• Record extracts:
+===+

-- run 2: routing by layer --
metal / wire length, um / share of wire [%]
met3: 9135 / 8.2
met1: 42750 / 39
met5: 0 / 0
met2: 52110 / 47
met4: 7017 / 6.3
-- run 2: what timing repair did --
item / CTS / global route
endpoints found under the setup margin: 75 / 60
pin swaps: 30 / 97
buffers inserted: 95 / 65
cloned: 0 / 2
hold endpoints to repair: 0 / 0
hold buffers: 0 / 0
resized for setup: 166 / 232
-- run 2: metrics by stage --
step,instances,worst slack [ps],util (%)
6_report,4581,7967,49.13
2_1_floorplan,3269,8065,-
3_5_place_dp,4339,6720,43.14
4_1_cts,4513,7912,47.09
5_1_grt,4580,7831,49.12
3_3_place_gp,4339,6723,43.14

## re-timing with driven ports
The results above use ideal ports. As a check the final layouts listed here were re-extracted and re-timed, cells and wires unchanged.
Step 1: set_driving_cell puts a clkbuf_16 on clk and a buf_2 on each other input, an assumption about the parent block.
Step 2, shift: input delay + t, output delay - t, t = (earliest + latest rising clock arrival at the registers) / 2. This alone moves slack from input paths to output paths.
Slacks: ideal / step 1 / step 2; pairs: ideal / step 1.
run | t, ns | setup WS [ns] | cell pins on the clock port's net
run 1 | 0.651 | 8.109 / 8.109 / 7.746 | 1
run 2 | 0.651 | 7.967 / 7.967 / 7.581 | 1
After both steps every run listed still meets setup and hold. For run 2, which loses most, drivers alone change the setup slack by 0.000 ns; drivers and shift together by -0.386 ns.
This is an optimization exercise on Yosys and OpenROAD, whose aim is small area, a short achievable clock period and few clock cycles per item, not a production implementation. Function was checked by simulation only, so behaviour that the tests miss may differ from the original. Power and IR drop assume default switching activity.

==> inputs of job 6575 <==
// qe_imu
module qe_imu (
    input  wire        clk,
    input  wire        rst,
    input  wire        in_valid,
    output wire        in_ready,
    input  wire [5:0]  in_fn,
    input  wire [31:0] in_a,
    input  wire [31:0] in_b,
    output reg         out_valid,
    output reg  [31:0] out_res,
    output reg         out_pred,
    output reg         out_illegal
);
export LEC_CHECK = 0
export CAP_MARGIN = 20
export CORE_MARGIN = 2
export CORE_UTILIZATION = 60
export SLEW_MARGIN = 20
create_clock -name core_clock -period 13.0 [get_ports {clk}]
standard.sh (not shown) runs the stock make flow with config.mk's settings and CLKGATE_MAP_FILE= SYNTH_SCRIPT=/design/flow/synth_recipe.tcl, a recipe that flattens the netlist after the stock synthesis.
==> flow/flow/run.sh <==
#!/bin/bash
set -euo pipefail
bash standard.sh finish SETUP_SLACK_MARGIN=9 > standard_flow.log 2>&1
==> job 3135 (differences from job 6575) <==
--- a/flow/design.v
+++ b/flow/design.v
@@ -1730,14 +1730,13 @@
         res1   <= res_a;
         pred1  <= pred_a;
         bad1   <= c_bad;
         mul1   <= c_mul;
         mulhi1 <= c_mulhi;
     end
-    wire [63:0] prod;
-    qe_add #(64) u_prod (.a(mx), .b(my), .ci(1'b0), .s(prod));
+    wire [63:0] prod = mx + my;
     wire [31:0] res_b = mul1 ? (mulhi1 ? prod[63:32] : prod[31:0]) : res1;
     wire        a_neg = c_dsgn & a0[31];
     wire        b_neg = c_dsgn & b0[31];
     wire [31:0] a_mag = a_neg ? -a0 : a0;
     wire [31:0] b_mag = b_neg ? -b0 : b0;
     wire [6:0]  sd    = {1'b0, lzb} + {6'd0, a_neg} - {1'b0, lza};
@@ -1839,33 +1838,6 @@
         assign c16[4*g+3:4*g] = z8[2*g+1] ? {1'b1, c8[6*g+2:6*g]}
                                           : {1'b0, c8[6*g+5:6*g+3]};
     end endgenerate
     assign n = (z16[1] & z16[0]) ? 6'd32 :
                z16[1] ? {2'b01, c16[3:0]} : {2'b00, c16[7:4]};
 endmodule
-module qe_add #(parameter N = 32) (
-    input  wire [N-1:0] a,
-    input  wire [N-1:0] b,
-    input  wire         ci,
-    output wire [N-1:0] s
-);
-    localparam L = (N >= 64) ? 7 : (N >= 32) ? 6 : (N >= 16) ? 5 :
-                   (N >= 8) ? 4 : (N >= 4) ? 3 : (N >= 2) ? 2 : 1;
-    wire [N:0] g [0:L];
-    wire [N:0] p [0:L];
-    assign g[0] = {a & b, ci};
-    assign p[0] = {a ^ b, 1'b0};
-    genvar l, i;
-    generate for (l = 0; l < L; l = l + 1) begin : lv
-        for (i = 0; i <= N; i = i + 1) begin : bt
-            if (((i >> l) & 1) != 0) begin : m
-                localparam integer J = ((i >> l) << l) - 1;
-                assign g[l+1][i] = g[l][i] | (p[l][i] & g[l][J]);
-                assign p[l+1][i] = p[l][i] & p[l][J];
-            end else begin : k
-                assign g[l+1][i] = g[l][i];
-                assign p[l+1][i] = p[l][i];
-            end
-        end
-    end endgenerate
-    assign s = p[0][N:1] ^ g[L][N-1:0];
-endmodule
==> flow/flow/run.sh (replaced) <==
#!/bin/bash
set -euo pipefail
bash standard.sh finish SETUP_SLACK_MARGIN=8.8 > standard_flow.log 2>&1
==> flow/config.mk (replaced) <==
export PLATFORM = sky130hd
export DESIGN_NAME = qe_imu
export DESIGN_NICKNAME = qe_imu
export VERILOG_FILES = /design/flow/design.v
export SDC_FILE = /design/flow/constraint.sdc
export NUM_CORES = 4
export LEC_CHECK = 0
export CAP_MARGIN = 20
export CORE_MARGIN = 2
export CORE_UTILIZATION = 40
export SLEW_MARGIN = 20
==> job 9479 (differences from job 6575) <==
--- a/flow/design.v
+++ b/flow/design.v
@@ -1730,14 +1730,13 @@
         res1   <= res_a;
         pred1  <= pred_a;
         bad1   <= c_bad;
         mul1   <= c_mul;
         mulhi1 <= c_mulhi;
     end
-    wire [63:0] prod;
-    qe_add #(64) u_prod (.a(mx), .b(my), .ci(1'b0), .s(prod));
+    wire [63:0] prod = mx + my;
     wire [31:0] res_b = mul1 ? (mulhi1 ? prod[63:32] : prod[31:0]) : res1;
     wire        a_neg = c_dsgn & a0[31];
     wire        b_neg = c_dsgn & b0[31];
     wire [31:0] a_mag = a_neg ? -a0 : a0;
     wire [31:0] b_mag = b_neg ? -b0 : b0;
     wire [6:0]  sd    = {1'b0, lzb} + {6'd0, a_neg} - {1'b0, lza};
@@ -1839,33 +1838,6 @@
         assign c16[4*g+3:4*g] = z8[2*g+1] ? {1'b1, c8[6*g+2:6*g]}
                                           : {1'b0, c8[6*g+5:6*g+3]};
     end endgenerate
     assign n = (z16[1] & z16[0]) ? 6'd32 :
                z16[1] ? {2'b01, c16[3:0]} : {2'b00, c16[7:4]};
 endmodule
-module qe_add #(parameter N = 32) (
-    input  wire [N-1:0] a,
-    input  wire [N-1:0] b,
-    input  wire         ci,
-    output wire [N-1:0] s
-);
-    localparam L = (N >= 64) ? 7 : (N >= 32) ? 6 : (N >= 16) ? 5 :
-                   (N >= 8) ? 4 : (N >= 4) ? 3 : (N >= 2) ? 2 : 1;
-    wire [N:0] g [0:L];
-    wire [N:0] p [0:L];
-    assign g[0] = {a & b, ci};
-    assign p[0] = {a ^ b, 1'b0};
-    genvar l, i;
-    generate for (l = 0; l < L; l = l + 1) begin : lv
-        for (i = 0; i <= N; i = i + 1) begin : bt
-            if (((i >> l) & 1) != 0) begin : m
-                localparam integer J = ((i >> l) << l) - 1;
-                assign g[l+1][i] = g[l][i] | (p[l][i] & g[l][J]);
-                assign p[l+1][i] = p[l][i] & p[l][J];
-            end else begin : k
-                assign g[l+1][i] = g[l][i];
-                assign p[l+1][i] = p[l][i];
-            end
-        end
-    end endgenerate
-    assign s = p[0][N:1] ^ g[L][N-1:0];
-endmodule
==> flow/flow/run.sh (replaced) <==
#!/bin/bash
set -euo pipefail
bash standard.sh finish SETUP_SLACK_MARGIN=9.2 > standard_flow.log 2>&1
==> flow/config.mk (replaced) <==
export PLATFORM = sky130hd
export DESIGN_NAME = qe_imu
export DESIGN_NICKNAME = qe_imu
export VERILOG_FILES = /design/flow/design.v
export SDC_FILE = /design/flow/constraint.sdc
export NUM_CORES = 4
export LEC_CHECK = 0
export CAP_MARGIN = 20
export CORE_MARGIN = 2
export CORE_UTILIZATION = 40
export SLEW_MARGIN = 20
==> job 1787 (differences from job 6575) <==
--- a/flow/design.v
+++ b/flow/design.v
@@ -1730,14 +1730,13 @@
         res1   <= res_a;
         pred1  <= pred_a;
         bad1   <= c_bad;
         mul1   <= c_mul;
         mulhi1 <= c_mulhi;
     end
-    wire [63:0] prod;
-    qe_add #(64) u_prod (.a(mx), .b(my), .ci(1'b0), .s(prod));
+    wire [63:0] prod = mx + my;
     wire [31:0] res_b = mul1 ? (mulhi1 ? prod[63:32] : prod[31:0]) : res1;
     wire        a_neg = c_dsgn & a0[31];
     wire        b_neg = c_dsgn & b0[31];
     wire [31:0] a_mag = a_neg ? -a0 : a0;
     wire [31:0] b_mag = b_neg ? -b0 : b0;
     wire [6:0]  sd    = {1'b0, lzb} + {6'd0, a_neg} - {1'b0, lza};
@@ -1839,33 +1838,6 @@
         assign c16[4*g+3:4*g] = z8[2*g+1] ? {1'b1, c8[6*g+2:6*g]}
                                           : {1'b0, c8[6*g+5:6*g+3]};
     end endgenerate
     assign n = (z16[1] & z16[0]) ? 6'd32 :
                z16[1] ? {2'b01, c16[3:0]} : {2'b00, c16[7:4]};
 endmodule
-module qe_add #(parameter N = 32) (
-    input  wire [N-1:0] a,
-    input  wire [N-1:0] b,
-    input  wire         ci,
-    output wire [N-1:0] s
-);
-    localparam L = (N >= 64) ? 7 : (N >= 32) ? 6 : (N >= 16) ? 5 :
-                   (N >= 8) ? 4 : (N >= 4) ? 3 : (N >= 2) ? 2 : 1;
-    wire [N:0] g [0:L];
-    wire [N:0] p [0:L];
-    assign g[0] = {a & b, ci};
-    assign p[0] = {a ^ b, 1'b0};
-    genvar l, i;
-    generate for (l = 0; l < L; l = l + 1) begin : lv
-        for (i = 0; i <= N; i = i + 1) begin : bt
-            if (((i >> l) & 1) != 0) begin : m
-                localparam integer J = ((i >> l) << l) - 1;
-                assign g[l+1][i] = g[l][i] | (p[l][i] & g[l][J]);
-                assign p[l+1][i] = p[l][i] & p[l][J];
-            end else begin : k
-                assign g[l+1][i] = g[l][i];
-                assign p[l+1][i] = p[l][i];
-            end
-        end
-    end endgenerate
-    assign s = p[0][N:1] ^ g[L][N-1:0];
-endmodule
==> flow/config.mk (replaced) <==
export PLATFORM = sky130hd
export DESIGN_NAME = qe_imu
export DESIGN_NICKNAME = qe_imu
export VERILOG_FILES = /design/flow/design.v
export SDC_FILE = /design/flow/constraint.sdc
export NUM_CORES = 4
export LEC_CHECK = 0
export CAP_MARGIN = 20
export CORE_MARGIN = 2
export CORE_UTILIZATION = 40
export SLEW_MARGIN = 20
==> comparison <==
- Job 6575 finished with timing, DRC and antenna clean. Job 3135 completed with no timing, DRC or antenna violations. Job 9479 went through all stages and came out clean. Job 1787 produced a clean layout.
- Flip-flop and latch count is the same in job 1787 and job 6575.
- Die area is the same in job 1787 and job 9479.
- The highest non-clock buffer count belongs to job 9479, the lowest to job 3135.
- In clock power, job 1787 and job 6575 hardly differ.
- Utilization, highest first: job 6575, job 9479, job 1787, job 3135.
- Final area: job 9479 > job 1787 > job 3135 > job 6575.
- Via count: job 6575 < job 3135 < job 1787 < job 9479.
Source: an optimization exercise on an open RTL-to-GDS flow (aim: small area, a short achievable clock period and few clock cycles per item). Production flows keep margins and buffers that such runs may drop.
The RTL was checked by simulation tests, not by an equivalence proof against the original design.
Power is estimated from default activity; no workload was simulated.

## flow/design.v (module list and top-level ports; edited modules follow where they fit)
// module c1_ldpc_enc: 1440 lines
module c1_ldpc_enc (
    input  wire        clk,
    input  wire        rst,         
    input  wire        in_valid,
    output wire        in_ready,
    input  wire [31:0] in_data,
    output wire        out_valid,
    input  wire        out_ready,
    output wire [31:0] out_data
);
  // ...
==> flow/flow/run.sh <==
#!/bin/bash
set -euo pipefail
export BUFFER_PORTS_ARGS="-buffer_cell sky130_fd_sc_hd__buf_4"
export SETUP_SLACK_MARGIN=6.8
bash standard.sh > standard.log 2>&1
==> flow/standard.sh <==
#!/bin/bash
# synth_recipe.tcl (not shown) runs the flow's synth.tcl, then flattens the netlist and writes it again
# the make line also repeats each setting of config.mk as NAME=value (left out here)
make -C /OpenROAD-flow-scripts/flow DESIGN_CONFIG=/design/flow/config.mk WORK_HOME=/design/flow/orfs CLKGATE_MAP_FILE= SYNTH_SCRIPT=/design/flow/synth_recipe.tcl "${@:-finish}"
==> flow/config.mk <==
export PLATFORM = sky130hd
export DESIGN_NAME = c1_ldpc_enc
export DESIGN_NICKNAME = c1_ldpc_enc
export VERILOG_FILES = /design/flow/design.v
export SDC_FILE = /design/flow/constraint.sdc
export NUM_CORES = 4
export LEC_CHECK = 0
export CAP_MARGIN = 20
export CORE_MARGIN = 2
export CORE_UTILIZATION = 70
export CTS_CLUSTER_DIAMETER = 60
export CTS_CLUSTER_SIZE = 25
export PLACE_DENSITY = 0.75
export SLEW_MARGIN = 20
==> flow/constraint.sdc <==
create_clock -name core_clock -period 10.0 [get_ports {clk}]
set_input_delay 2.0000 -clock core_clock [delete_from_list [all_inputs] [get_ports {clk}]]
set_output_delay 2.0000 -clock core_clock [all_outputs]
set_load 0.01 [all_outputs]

+===+

• Exercise prompt: From the material above, set down exactly the lines starting at the one with "pin swaps: 30 / 97" and ending at the one with "Step 1: set_driving_cell", end lines included.

• Response for this exercise:
pin swaps: 30 / 97
buffers inserted: 95 / 65
cloned: 0 / 2
hold endpoints to repair: 0 / 0
hold buffers: 0 / 0
resized for setup: 166 / 232
-- run 2: metrics by stage --
step,instances,worst slack [ps],util (%)
6_report,4581,7967,49.13
2_1_floorplan,3269,8065,-
3_5_place_dp,4339,6720,43.14
4_1_cts,4513,7912,47.09
5_1_grt,4580,7831,49.12
3_3_place_gp,4339,6723,43.14

## re-timing with driven ports
The results above use ideal ports. As a check the final layouts listed here were re-extracted and re-timed, cells and wires unchanged.
Step 1: set_driving_cell puts a clkbuf_16 on clk and a buf_2 on each other input, an assumption about the parent block.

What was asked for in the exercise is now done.